WHAT THE TASK REQUIRES
Which lines come from the start of the records through the line that holds "assert_readback_R2 : assert"? Write them out word for word.

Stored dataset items
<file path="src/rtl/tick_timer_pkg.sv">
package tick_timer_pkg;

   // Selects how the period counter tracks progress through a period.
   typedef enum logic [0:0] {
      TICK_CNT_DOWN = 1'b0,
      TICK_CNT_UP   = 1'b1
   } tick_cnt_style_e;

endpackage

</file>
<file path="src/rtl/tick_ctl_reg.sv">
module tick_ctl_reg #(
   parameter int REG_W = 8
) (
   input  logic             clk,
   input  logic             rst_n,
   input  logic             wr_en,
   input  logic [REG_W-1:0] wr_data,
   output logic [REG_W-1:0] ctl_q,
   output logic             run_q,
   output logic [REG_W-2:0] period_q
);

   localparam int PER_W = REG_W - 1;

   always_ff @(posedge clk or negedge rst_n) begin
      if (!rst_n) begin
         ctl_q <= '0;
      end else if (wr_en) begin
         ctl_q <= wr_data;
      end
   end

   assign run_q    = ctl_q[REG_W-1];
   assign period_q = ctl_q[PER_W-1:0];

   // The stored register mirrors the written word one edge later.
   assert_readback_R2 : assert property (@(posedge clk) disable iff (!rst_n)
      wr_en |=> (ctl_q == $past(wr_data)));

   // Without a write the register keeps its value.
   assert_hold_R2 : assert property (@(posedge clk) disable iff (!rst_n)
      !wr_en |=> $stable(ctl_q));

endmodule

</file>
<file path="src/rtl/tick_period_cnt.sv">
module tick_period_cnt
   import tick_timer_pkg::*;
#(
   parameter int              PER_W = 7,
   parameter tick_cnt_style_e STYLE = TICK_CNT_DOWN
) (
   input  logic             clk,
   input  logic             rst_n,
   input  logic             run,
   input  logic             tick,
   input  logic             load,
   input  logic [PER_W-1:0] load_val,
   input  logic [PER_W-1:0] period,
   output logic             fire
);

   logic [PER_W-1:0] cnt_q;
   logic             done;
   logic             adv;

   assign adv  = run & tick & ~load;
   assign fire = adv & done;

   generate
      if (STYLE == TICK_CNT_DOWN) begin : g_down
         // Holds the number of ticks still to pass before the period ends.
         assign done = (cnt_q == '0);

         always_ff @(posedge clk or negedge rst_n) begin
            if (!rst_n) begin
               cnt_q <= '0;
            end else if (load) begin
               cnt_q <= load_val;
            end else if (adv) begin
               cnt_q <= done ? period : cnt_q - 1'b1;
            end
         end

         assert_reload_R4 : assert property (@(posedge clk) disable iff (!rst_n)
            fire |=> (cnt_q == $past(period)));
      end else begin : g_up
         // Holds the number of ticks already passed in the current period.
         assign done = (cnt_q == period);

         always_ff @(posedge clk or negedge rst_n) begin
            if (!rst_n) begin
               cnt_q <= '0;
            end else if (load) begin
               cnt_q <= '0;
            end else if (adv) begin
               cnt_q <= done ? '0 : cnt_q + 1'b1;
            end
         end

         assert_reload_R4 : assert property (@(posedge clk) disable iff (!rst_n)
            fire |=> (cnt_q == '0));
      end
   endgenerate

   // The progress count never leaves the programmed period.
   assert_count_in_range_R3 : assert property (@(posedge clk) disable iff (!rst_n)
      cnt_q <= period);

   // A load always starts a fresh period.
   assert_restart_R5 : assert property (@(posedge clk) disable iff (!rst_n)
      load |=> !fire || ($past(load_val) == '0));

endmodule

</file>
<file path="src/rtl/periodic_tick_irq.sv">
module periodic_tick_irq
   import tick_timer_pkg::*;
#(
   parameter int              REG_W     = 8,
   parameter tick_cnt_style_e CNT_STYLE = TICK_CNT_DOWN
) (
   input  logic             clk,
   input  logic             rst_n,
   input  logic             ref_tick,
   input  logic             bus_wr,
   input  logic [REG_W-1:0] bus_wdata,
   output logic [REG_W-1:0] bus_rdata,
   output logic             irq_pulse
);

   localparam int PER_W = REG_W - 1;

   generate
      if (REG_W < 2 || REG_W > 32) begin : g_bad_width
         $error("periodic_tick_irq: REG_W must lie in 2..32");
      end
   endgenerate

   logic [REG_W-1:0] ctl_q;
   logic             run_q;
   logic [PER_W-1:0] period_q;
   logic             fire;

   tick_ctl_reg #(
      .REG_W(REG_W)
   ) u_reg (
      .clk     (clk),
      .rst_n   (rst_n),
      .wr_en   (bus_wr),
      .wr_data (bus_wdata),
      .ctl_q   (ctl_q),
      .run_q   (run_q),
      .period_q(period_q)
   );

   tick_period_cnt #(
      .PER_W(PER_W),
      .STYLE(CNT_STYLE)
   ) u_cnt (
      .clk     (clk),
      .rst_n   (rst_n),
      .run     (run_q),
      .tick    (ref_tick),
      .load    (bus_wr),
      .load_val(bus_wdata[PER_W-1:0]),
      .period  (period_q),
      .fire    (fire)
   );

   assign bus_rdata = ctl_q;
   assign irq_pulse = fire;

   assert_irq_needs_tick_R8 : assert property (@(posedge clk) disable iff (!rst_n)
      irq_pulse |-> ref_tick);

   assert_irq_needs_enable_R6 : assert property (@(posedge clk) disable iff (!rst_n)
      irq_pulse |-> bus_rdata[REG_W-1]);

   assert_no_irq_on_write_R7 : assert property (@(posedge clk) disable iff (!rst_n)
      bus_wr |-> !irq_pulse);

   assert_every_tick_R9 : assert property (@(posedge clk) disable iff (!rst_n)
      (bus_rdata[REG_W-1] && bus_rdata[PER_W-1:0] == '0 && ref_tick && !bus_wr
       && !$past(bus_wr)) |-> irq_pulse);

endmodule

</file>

OUTPUT FOR THIS TASK
<file path="src/rtl/tick_timer_pkg.sv">
package tick_timer_pkg;

   // Selects how the period counter tracks progress through a period.
   typedef enum logic [0:0] {
      TICK_CNT_DOWN = 1'b0,
      TICK_CNT_UP   = 1'b1
   } tick_cnt_style_e;

endpackage

</file>
<file path="src/rtl/tick_ctl_reg.sv">
module tick_ctl_reg #(
   parameter int REG_W = 8
) (
   input  logic             clk,
   input  logic             rst_n,
   input  logic             wr_en,
   input  logic [REG_W-1:0] wr_data,
   output logic [REG_W-1:0] ctl_q,
   output logic             run_q,
   output logic [REG_W-2:0] period_q
);

   localparam int PER_W = REG_W - 1;

   always_ff @(posedge clk or negedge rst_n) begin
      if (!rst_n) begin
         ctl_q <= '0;
      end else if (wr_en) begin
         ctl_q <= wr_data;
      end
   end

   assign run_q    = ctl_q[REG_W-1];
   assign period_q = ctl_q[PER_W-1:0];

   // The stored register mirrors the written word one edge later.
   assert_readback_R2 : assert property (@(posedge clk) disable iff (!rst_n)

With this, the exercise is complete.